> [Exercise inputs]:
■ ■ ■ ■
## src/hdl/srfr_pkg.sv

```systemverilog
// srfr_pkg: shared types and constants for the servo reply frame receiver
// used by srfr_emitter and servo_reply_frame_receiver; no dependencies
package srfr_pkg;

  localparam int unsigned MaxFrameDef = 16;
  localparam int unsigned LenW        = 5;
  localparam int unsigned TickW       = 20;

  localparam logic [7:0] HdrByte = 8'hFB;

  // register reset values, and the shortest accepted frame length
  localparam logic [7:0]       DevAddrRst   = 8'd1;
  localparam logic [7:0]       ExpFuncRst   = 8'd49;
  localparam logic [LenW-1:0]  FrameLenRst  = 5'd10;
  localparam logic [TickW-1:0] TimeoutRst   = 20'd5000;
  localparam logic [LenW-1:0]  MinLen       = 5'd4;

  typedef enum logic [1:0] {
    FuncStart = 2'd0,
    FuncByte  = 2'd1,
    FuncTick  = 2'd2
  } func_e;

  typedef enum logic [1:0] {
    RegDevAddr  = 2'd0,
    RegExpFunc  = 2'd1,
    RegFrameLen = 2'd2,
    RegTimeout  = 2'd3
  } reg_e;

  // request to start a result run
  typedef struct packed {
    logic            start;
    logic            tmo;
    logic            bank;
    logic [LenW-1:0] len;
  } run_req_t;

endpackage

```

## src/hdl/srfr_emitter.sv

```systemverilog
// srfr_emitter: ping-pong frame buffer and result run sequencer
// depends on srfr_pkg
module srfr_emitter #(
  parameter int unsigned MAX_FRAME = srfr_pkg::MaxFrameDef
) (
  input  logic                      clk_i,
  input  logic                      rst_ni,
  input  srfr_pkg::run_req_t        run_i,
  input  logic                      wr_en_i,
  input  logic                      wr_bank_i,
  input  logic [srfr_pkg::LenW-1:0] wr_idx_i,
  input  logic [7:0]                wr_data_i,
  output logic                      busy_o,
  output logic                      out_valid_o,
  input  logic                      out_ready_i,
  output logic                      outcome_o,
  output logic [7:0]                frame_byte_o,
  output logic [3:0]                byte_position_o,
  output logic                      last_of_run_o
);

  localparam int unsigned AW    = $clog2(MAX_FRAME);
  localparam int unsigned Depth = 2 ** (AW + 1);

  logic [7:0] mem [Depth];

  logic                      busy_q;
  logic                      bank_q;
  logic                      tmo_q;
  logic [srfr_pkg::LenW-1:0] pos_q;
  logic [srfr_pkg::LenW-1:0] len_q;
  logic                      out_valid_q;

  logic [7:0]                rd_data_q;
  logic                      otmo_q;
  logic                      olast_q;
  logic [srfr_pkg::LenW-1:0] opos_q;

  logic          adv;
  logic          run_last;
  logic [AW:0]   waddr;
  logic [AW:0]   raddr;

  assign adv      = busy_q && (!out_valid_q || out_ready_i);
  assign run_last = (pos_q == (len_q - 5'd1));
  assign waddr    = {wr_bank_i, AW'(wr_idx_i)};
  assign raddr    = {bank_q, AW'(pos_q)};

  always_ff @(posedge clk_i) begin
    if (wr_en_i) begin
      mem[waddr] <= wr_data_i;
    end
  end

  always_ff @(posedge clk_i) begin
    if (adv) begin
      rd_data_q <= mem[raddr];
      otmo_q    <= tmo_q;
      olast_q   <= run_last;
      opos_q    <= pos_q;
    end
  end

  always_ff @(posedge clk_i or negedge rst_ni) begin
    if (!rst_ni) begin
      busy_q      <= 1'b0;
      bank_q      <= 1'b0;
      tmo_q       <= 1'b0;
      pos_q       <= '0;
      len_q       <= '0;
      out_valid_q <= 1'b0;
    end else begin
      if (run_i.start) begin
        busy_q <= 1'b1;
        pos_q  <= '0;
        len_q  <= run_i.len;
        bank_q <= run_i.bank;
        tmo_q  <= run_i.tmo;
      end else if (adv) begin
        pos_q <= pos_q + 5'd1;
        if (run_last) begin
          busy_q <= 1'b0;
        end
      end
      if (adv) begin
        out_valid_q <= 1'b1;
      end else if (out_ready_i) begin
        out_valid_q <= 1'b0;
      end
    end
  end

  assign busy_o          = busy_q;
  assign out_valid_o     = out_valid_q;
  assign outcome_o       = otmo_q;
  assign frame_byte_o    = otmo_q ? 8'd0 : rd_data_q;
  assign byte_position_o = opos_q[3:0];
  assign last_of_run_o   = olast_q;

  // a new run never lands on one still being read out
  a_start_idle: assert property (@(posedge clk_i) disable iff (!rst_ni)
    run_i.start |-> !busy_q) else $error("run started while busy");

  a_pos_range: assert property (@(posedge clk_i) disable iff (!rst_ni)
    busy_q |-> (pos_q < len_q)) else $error("run position past length");

  // collection must use the other bank while a frame is read out
  a_bank_sep: assert property (@(posedge clk_i) disable iff (!rst_ni)
    (wr_en_i && busy_q && !tmo_q) |-> (wr_bank_i != bank_q))
    else $error("write into bank being read");

  a_tmo_last: assert property (@(posedge clk_i) disable iff (!rst_ni)
    (out_valid_q && otmo_q) |-> olast_q) else $error("timeout not last of run");

  a_run_end: assert property (@(posedge clk_i) disable iff (!rst_ni)
    (adv && run_last) |=> !busy_q) else $error("run did not end");

endmodule

```

## src/hdl/servo_reply_frame_receiver.sv

```systemverilog
// servo_reply_frame_receiver: top level, config registers and frame parser
// depends on srfr_pkg and srfr_emitter
// result path: the item that completes a valid frame, or a timeout item, starts a run in
//   the emitter (busy_q); its first byte is then read into the output register and offered
// throughput: one input item per cycle; in_ready_o drops only for an item that would
//   open a new result run while the previous run is still being read from the buffer;
//   a run of n bytes leaves at one per cycle while out_ready_i is high
// reset: registers return to their defaults and the receiver is idle; the frame buffer
//   is not cleared, since only bytes of the current frame are ever read back
module servo_reply_frame_receiver #(
  parameter int unsigned MAX_FRAME = srfr_pkg::MaxFrameDef
) (
  input  logic        clk_i,
  input  logic        rst_ni,
  // configuration port
  input  logic        psel,
  input  logic        penable,
  input  logic        pwrite,
  input  logic [3:0]  paddr,
  input  logic [31:0] pwdata,
  output logic [31:0] prdata,
  output logic        pready,
  // input items
  input  logic        in_valid_i,
  output logic        in_ready_o,
  input  logic [1:0]  func_i,
  input  logic [7:0]  rx_byte_i,
  // result items
  output logic        out_valid_o,
  input  logic        out_ready_i,
  output logic        outcome_o,
  output logic [7:0]  frame_byte_o,
  output logic [3:0]  byte_position_o,
  output logic        last_of_run_o
);

  localparam int unsigned LenW  = srfr_pkg::LenW;
  localparam int unsigned TickW = srfr_pkg::TickW;
  // longest frame the buffer can hold, capped by the length register width
  localparam logic [LenW-1:0] MaxLen = LenW'((MAX_FRAME > 31) ? 31 : MAX_FRAME);

  // configuration registers
  logic [7:0]       dev_addr_q;
  logic [7:0]       exp_func_q;
  logic [LenW-1:0]  frame_len_q;
  logic [TickW-1:0] timeout_q;
  logic             cfg_we;

  // receiver state
  logic             armed_q,   armed_d;
  logic [LenW-1:0]  held_q,    held_d;
  logic [7:0]       sum_q,     sum_d;
  logic [TickW-1:0] elapsed_q, elapsed_d;
  logic             bank_q,    bank_d;
  logic [7:0]       byte1_q,   byte1_d;

  logic [LenW-1:0]  len_eff;
  logic [LenW-1:0]  held_inc;
  logic [TickW-1:0] elapsed_inc;
  logic             hdr;
  logic             resync;
  logic             wr_en;
  logic [LenW-1:0]  wr_idx;
  logic             emit_req;
  logic             emit_tmo;
  logic             acc;
  logic             busy;

  srfr_pkg::run_req_t run_req;

  // ---------------------------------------------------------------------------
  // configuration port: always ready, written in the access phase
  // ---------------------------------------------------------------------------
  assign pready = 1'b1;
  assign cfg_we = psel && penable && pwrite;

  always_ff @(posedge clk_i or negedge rst_ni) begin
    if (!rst_ni) begin
      dev_addr_q  <= srfr_pkg::DevAddrRst;
      exp_func_q  <= srfr_pkg::ExpFuncRst;
      frame_len_q <= srfr_pkg::FrameLenRst;
      timeout_q   <= srfr_pkg::TimeoutRst;
    end else if (cfg_we) begin
      unique case (srfr_pkg::reg_e'(paddr[3:2]))
        srfr_pkg::RegDevAddr:  dev_addr_q  <= pwdata[7:0];
        srfr_pkg::RegExpFunc:  exp_func_q  <= pwdata[7:0];
        srfr_pkg::RegFrameLen: frame_len_q <= pwdata[LenW-1:0];
        srfr_pkg::RegTimeout:  timeout_q   <= pwdata[TickW-1:0];
        default: ;
      endcase
    end
  end

  always_comb begin
    unique case (srfr_pkg::reg_e'(paddr[3:2]))
      srfr_pkg::RegDevAddr:  prdata = {24'd0, dev_addr_q};
      srfr_pkg::RegExpFunc:  prdata = {24'd0, exp_func_q};
      srfr_pkg::RegFrameLen: prdata = {27'd0, frame_len_q};
      srfr_pkg::RegTimeout:  prdata = {12'd0, timeout_q};
      default:               prdata = '0;
    endcase
  end

  // frame length clamped to what the format and the buffer allow
  always_comb begin
    if (frame_len_q < srfr_pkg::MinLen) begin
      len_eff = srfr_pkg::MinLen;
    end else if (frame_len_q > MaxLen) begin
      len_eff = MaxLen;
    end else begin
      len_eff = frame_len_q;
    end
  end

  // ---------------------------------------------------------------------------
  // frame parser: unless in_ready_o holds an item off, one item handled per cycle
  // ---------------------------------------------------------------------------
  assign held_inc    = held_q + 5'd1;
  assign elapsed_inc = (elapsed_q == '1) ? elapsed_q : elapsed_q + 20'd1;
  assign hdr         = (rx_byte_i == srfr_pkg::HdrByte);

  always_comb begin
    armed_d   = armed_q;
    held_d    = held_q;
    sum_d     = sum_q;
    elapsed_d = elapsed_q;
    bank_d    = bank_q;
    byte1_d   = byte1_q;
    resync    = 1'b0;
    wr_en     = 1'b0;
    wr_idx    = held_q;
    emit_req  = 1'b0;
    emit_tmo  = 1'b0;
    case (func_i)
      srfr_pkg::FuncStart: begin
        // restart the wait, any partial frame is dropped
        armed_d   = 1'b1;
        held_d    = '0;
        sum_d     = '0;
        elapsed_d = '0;
      end
      srfr_pkg::FuncByte: begin
        if (armed_q) begin
          wr_en = 1'b1;
          if (held_q == '0 || held_q >= len_eff) begin
            // hunting for a header, or count left over from a longer length
            resync = 1'b1;
          end else if (held_inc == 5'd3 &&
                       (byte1_q != dev_addr_q || rx_byte_i != exp_func_q)) begin
            resync = 1'b1;
          end else if (held_inc == len_eff) begin
            if (sum_q == rx_byte_i) begin
              // good frame: hand the bank over and collect into the other one
              armed_d  = 1'b0;
              held_d   = '0;
              sum_d    = '0;
              emit_req = 1'b1;
              bank_d   = ~bank_q;
            end else begin
              resync = 1'b1;
            end
          end else begin
            held_d = held_inc;
            sum_d  = sum_q + rx_byte_i;
            if (held_q == 5'd1) begin
              byte1_d = rx_byte_i;
            end
          end
          if (resync) begin
            // keep a header byte as the start of a new frame
            wr_idx = '0;
            held_d = hdr ? 5'd1 : 5'd0;
            sum_d  = hdr ? srfr_pkg::HdrByte : 8'd0;
          end
        end
      end
      srfr_pkg::FuncTick: begin
        if (armed_q) begin
          elapsed_d = elapsed_inc;
          if (elapsed_inc >= timeout_q) begin
            armed_d  = 1'b0;
            held_d   = '0;
            sum_d    = '0;
            emit_req = 1'b1;
            emit_tmo = 1'b1;
          end
        end
      end
      default: ;
    endcase
  end

  // hold off only an item that opens a run while the last one drains
  assign in_ready_o = !(busy && emit_req);
  assign acc        = in_valid_i && in_ready_o;

  always_ff @(posedge clk_i or negedge rst_ni) begin
    if (!rst_ni) begin
      armed_q   <= 1'b0;
      held_q    <= '0;
      sum_q     <= '0;
      elapsed_q <= '0;
      bank_q    <= 1'b0;
    end else if (acc) begin
      armed_q   <= armed_d;
      held_q    <= held_d;
      sum_q     <= sum_d;
      elapsed_q <= elapsed_d;
      bank_q    <= bank_d;
    end
  end

  // address byte kept aside for the check at the function code
  always_ff @(posedge clk_i) begin
    if (acc) begin
      byte1_q <= byte1_d;
    end
  end

  assign run_req.start = acc && emit_req;
  assign run_req.tmo   = emit_tmo;
  assign run_req.bank  = bank_q;
  assign run_req.len   = emit_tmo ? 5'd1 : len_eff;

  // ---------------------------------------------------------------------------
  // frame buffer and result sequencer
  // ---------------------------------------------------------------------------
  srfr_emitter #(
    .MAX_FRAME (MAX_FRAME)
  ) u_emitter (
    .clk_i           (clk_i),
    .rst_ni          (rst_ni),
    .run_i           (run_req),
    .wr_en_i         (acc && wr_en),
    .wr_bank_i       (bank_q),
    .wr_idx_i        (wr_idx),
    .wr_data_i       (rx_byte_i),
    .busy_o          (busy),
    .out_valid_o     (out_valid_o),
    .out_ready_i     (out_ready_i),
    .outcome_o       (outcome_o),
    .frame_byte_o    (frame_byte_o),
    .byte_position_o (byte_position_o),
    .last_of_run_o   (last_of_run_o)
  );

endmodule
```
■ ■ ■ ■
> [About this task]: Search the entries for the string "that" and return each line where it turns up.

> [Task response]:
// result path: the item that completes a valid frame, or a timeout item, starts a run in
// throughput: one input item per cycle; in_ready_o drops only for an item that would
  // hold off only an item that opens a run while the last one drains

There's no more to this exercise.